Pathological features[11],[12],[13]

CS in both its forms can affect any part of the heart and the inflammation is said to occur in three consecutive phases of edema, granuloma formation, and post-inflammatory fibrosis. The manifestations depend on the distribution of lesions and the extent of involvement. Histologically, there are classically noncaseating granulomas composed of tightly clustered epithelioid cells, often with Langhan's or foreign body giant cells and mainly CD4+ T-lymphocytes. Sometimes, clusters of lymphocytes with giant cells [Figure 3]a can also be present. There is usually always an associated element of fibrosis (unlike the tuberculous granuloma), which can be infiltrated by lymphocytes (both T and B). Enclosed in some of the giant cells are Schaumann bodies (laminated concretions composed of calcium and proteins) and asteroid (stellate) bodies [Figure 3]b. Some of them can also show scanty central fibrinoid necrosis. It is important to differentiate the sarcoidal granulomas from other granulomatous diseases, which have different modes of therapy and prognosis. The other granulomatous inflammations include infectious (tuberculous or fungal) and other noninfectious (drug-induced) causes, which may be ruled out by performing special stains and/or taking into consideration the appropriate clinical scenario. Clinical and histopathological features help to differentiate sarcoidosis from giant-cell myocarditis.
Figure 3: (a) Destruction and separation of the cardiomyocytes by a large collection of lymphocytes with many multinucleated giant cells (H and E ×250); (b) “Asteroid body” (arrow) within the giant cell (H and E ×400); (c) A cross-section of the mid-portion of the ventricles shows biventricular dilatation with thinned out walls and typical subepicardial translucent foci of scarring (A: Anterior wall, IVS: Interventricular septum, L: Lateral wall, LV: Left ventricle, P: Posterior wall, RV: Right ventricle)

Click here to view

The ventricular myocardium is the commonest location of the granulomas, which may appear as well-delineated gray-white opaque to translucent foci, producing localized myocardial expansion/thinning [Figure 3]c and distinct from the uninvolved myocardium. The lesions are patchy and, in the initial stages of the disease, are very classically restricted to the summit of the interventricular septum. Therefore, atrioventricular blocks ranging from first-degree block to complete heart block are the most frequently encountered clinical manifestations (12% to 62%). Such is this regularity that their occurrence even in isolation should point to the presence of CS in young patients. Similarly, it is a common predictor of the disease in elderly Japanese women. After the septum, the fibro-inflammatory lesions are seen to involve the subepicardial and mid-myocardial regions of the basal aspects of the left ventricular free wall. The scarring that follows serves as a substrate for ventricular tachyarrhythmias (2% to 42%). SCD due to ventricular tachyarrhythmia and complete heart block causes 25% to 65% of the deaths due to CS; SCD can also be the initial presentation in 40% of patients. Occasionally, the LV is spared and the RV bears the brunt of sarcoidal involvement. This process often simulates arrhythmogenic CMP, pathologically and clinically. Secondary atrial dilatation or atrial granulomatous disease can also lead to less common atrial arrhythmias in the form of supraventricular tachycardia, atrial flutter, or fibrillation.

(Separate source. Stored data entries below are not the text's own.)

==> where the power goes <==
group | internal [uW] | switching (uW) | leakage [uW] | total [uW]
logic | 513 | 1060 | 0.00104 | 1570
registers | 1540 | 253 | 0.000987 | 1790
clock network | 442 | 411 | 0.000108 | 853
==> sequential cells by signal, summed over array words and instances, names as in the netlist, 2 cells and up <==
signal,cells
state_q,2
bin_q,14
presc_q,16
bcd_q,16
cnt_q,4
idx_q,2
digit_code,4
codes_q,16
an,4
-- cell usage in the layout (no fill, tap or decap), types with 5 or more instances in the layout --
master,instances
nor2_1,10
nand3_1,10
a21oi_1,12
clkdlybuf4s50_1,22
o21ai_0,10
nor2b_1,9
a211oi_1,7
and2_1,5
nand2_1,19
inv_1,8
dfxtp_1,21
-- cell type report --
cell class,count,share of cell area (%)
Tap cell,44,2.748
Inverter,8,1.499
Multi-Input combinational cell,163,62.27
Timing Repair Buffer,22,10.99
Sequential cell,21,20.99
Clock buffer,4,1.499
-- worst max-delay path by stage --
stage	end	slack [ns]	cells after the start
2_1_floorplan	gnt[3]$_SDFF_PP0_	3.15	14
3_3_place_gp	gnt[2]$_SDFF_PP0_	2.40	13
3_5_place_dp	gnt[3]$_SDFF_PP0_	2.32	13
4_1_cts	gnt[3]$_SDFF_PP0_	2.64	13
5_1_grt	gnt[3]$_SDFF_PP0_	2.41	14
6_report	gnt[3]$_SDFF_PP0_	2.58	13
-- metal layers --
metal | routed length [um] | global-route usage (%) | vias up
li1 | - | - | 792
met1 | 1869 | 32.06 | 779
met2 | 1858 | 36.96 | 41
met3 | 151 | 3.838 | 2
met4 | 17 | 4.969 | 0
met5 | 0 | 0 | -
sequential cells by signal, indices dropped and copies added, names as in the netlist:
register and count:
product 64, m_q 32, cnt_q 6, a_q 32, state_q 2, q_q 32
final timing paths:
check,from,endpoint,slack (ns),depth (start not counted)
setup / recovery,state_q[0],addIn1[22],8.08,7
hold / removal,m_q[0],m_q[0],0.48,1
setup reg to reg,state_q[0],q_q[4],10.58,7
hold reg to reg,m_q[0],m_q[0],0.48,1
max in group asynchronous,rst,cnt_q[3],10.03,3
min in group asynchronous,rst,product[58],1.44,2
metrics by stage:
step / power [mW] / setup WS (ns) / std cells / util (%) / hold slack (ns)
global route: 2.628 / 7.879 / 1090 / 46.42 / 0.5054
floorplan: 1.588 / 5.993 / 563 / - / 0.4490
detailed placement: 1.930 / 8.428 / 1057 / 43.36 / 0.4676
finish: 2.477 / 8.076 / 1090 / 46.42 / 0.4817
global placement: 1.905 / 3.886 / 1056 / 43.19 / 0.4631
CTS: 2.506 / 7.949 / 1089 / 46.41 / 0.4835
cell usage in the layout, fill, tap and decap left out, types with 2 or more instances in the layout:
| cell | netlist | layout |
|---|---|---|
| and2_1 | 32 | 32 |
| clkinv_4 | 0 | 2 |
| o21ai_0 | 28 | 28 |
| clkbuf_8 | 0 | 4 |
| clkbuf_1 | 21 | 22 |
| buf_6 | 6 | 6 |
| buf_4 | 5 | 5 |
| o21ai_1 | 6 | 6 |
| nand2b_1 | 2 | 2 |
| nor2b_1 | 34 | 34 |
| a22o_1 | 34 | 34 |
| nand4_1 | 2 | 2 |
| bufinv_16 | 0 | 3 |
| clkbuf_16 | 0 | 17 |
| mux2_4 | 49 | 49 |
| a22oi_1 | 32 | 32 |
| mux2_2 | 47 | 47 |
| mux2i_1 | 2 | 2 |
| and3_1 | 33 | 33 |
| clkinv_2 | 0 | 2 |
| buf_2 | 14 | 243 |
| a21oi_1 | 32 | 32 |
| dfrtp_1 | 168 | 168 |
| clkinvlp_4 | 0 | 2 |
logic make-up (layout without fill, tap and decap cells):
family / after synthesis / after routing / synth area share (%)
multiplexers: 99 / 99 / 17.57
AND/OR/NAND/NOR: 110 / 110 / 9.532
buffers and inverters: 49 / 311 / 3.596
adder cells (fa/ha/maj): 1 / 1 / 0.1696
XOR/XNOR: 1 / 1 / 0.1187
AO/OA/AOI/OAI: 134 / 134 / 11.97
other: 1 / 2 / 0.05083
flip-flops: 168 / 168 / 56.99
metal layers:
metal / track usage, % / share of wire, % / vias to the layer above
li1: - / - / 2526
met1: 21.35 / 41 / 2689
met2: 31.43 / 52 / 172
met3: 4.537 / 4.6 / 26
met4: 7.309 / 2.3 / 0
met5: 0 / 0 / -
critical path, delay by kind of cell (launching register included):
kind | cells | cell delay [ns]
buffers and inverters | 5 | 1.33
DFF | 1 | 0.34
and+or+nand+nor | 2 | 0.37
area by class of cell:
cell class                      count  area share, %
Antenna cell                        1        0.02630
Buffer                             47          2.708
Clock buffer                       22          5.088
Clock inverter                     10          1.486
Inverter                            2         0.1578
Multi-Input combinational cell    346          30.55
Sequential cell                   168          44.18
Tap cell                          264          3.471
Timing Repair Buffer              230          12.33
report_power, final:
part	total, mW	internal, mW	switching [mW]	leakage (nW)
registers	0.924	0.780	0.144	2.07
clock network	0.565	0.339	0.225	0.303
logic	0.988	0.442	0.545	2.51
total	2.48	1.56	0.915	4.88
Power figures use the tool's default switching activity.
$ cat src/rtl/ds_mult_ctrl.sv
// Sequencer for the digit-serial GF(2^M) systolic multiplier: latch operands, clear, stream b MSD-first, drain, capture.
// Every output is a flop loaded from next-state logic, so there is no path from any input to any output.
module ds_mult_ctrl #(
  parameter int M    = 16,
  parameter int D    = 4,
  parameter int PIPE = 2,
  localparam int N   = (M + D - 1) / D,
  localparam int CW  = (N > 1) ? $clog2(N) : 1
) (
  input  logic          clk,
  input  logic          rst_n,
  input  logic          in_valid,
  output logic          in_ready,
  input  logic [M-1:0]  a_in,
  input  logic [M-1:0]  b_in,
  output logic [M-1:0]  arr_a,
  output logic          arr_clr,
  output logic          arr_en,
  output logic [D-1:0]  arr_digit,
  output logic          arr_digit_last,
  output logic [CW-1:0] digit_cnt,
  output logic          capture,
  output logic          out_valid,
  input  logic          out_ready,
  output logic          busy
);

  localparam int NP = N * D;
  localparam int PW = (PIPE > 1) ? $clog2(PIPE) : 1;
  localparam logic [CW-1:0] LAST_DIGIT = CW'(N - 1);

  typedef enum logic [2:0] {IDLE, LOAD, RUN, DRAIN, CAPT, DONE} state_t;

  state_t         state_q, state_d;
  logic [M-1:0]   a_q, a_d;
  logic [NP-1:0]  b_pad_q, b_pad_d;
  logic [CW-1:0]  cnt_q, cnt_d;
  logic [PW-1:0]  drain_q, drain_d;

  logic           in_ready_q, in_ready_d;
  logic           busy_q, busy_d;
  logic           clr_q, clr_d;
  logic           en_q, en_d;
  logic [D-1:0]   digit_q, digit_d;
  logic           last_q, last_d;
  logic           capture_q, capture_d;
  logic           out_valid_q, out_valid_d;

  always_comb begin
    state_d = state_q;
    a_d     = a_q;
    b_pad_d = b_pad_q;
    cnt_d   = cnt_q;
    drain_d = drain_q;

    case (state_q)
      IDLE: begin
        if (in_valid && in_ready_q) begin
          a_d     = a_in;
          b_pad_d = NP'(b_in);
          state_d = LOAD;
        end
      end
      LOAD: begin
        cnt_d   = '0;
        state_d = RUN;
      end
      RUN: begin
        if (cnt_q == LAST_DIGIT) begin
          cnt_d   = '0;
          drain_d = '0;
          state_d = (PIPE > 0) ? DRAIN : CAPT;
        end else begin
          cnt_d = cnt_q + CW'(1);
        end
      end
      DRAIN: begin
        if (int'(drain_q) == PIPE - 1) begin
          state_d = CAPT;
        end else begin
          drain_d = drain_q + PW'(1);
        end
      end
      CAPT: begin
        state_d = DONE;
      end
      DONE: begin
        if (out_ready) begin
          state_d = IDLE;
        end
      end
      default: begin
        state_d = IDLE;
      end
    endcase

    // Outputs are decoded from the next state so they appear registered in that state.
    in_ready_d  = (state_d == IDLE);
    busy_d      = (state_d != IDLE);
    clr_d       = (state_d == LOAD);
    en_d        = (state_d == RUN);
    last_d      = (state_d == RUN) && (cnt_d == LAST_DIGIT);
    capture_d   = (state_d == CAPT);
    out_valid_d = (state_d == DONE);
    digit_d     = '0;

    // b_pad is consumed as a left shift register: its top digit is always the next one to issue.
    if (state_d == RUN) begin
      digit_d = b_pad_q[NP-1 -: D];
      b_pad_d = b_pad_q << D;
    end
  end

  always_ff @(posedge clk) begin
    if (!rst_n) begin
      state_q     <= IDLE;
      a_q         <= '0;
      b_pad_q     <= '0;
      cnt_q       <= '0;
      drain_q     <= '0;
      in_ready_q  <= 1'b1;
      busy_q      <= 1'b0;
      clr_q       <= 1'b0;
      en_q        <= 1'b0;
      digit_q     <= '0;
      last_q      <= 1'b0;
      capture_q   <= 1'b0;
      out_valid_q <= 1'b0;
    end else begin
      state_q     <= state_d;
      a_q         <= a_d;
      b_pad_q     <= b_pad_d;
      cnt_q       <= cnt_d;
      drain_q     <= drain_d;
      in_ready_q  <= in_ready_d;
      busy_q      <= busy_d;
      clr_q       <= clr_d;
      en_q        <= en_d;
      digit_q     <= digit_d;
      last_q      <= last_d;
      capture_q   <= capture_d;
      out_valid_q <= out_valid_d;
    end
  end

  assign in_ready       = in_ready_q;
  assign busy           = busy_q;
  assign arr_a          = a_q;
  assign arr_clr        = clr_q;
  assign arr_en         = en_q;
  assign arr_digit      = digit_q;
  assign arr_digit_last = last_q;
  assign digit_cnt      = cnt_q;
  assign capture        = capture_q;
  assign out_valid      = out_valid_q;

endmodule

The granulomas initially produce ventricular stiffness and consequent diastolic dysfunction. Subsequent replacement fibrosis introduces systolic dysfunction as well. Thus, the clinical features of cardiac failure may be attributed to restrictive and/or dilated cardiomyopathy. Sarcoidosis mainly tends to involve the intramural coronary arteries, where the arteries may be actively caught up in the perivascular granulomatous reaction or fibrosing processes. Papillary muscles can also be affected leading to valvular regurgitation. A combination of these factors leads to subsequent development of overt congestive heart failure seen in 10% to 40% of patients. Primary valvular infiltration, formation of ventricular aneurysms, and mass lesions are other uncommon manifestations. Granulomas can also be found in the epicardium, leading to recurrent pericardial effusions and eventually constrictive pericarditis in some cases. In this context, sampling of the lungs, mediastinal lymph nodes, liver, and kidneys become important to rule out subclinical systemic disease. Moreover, if there are sarcoidal granulomas in other organs which are associated with GCM, the diagnosis will be sarcoidosis rather than GCM.[14]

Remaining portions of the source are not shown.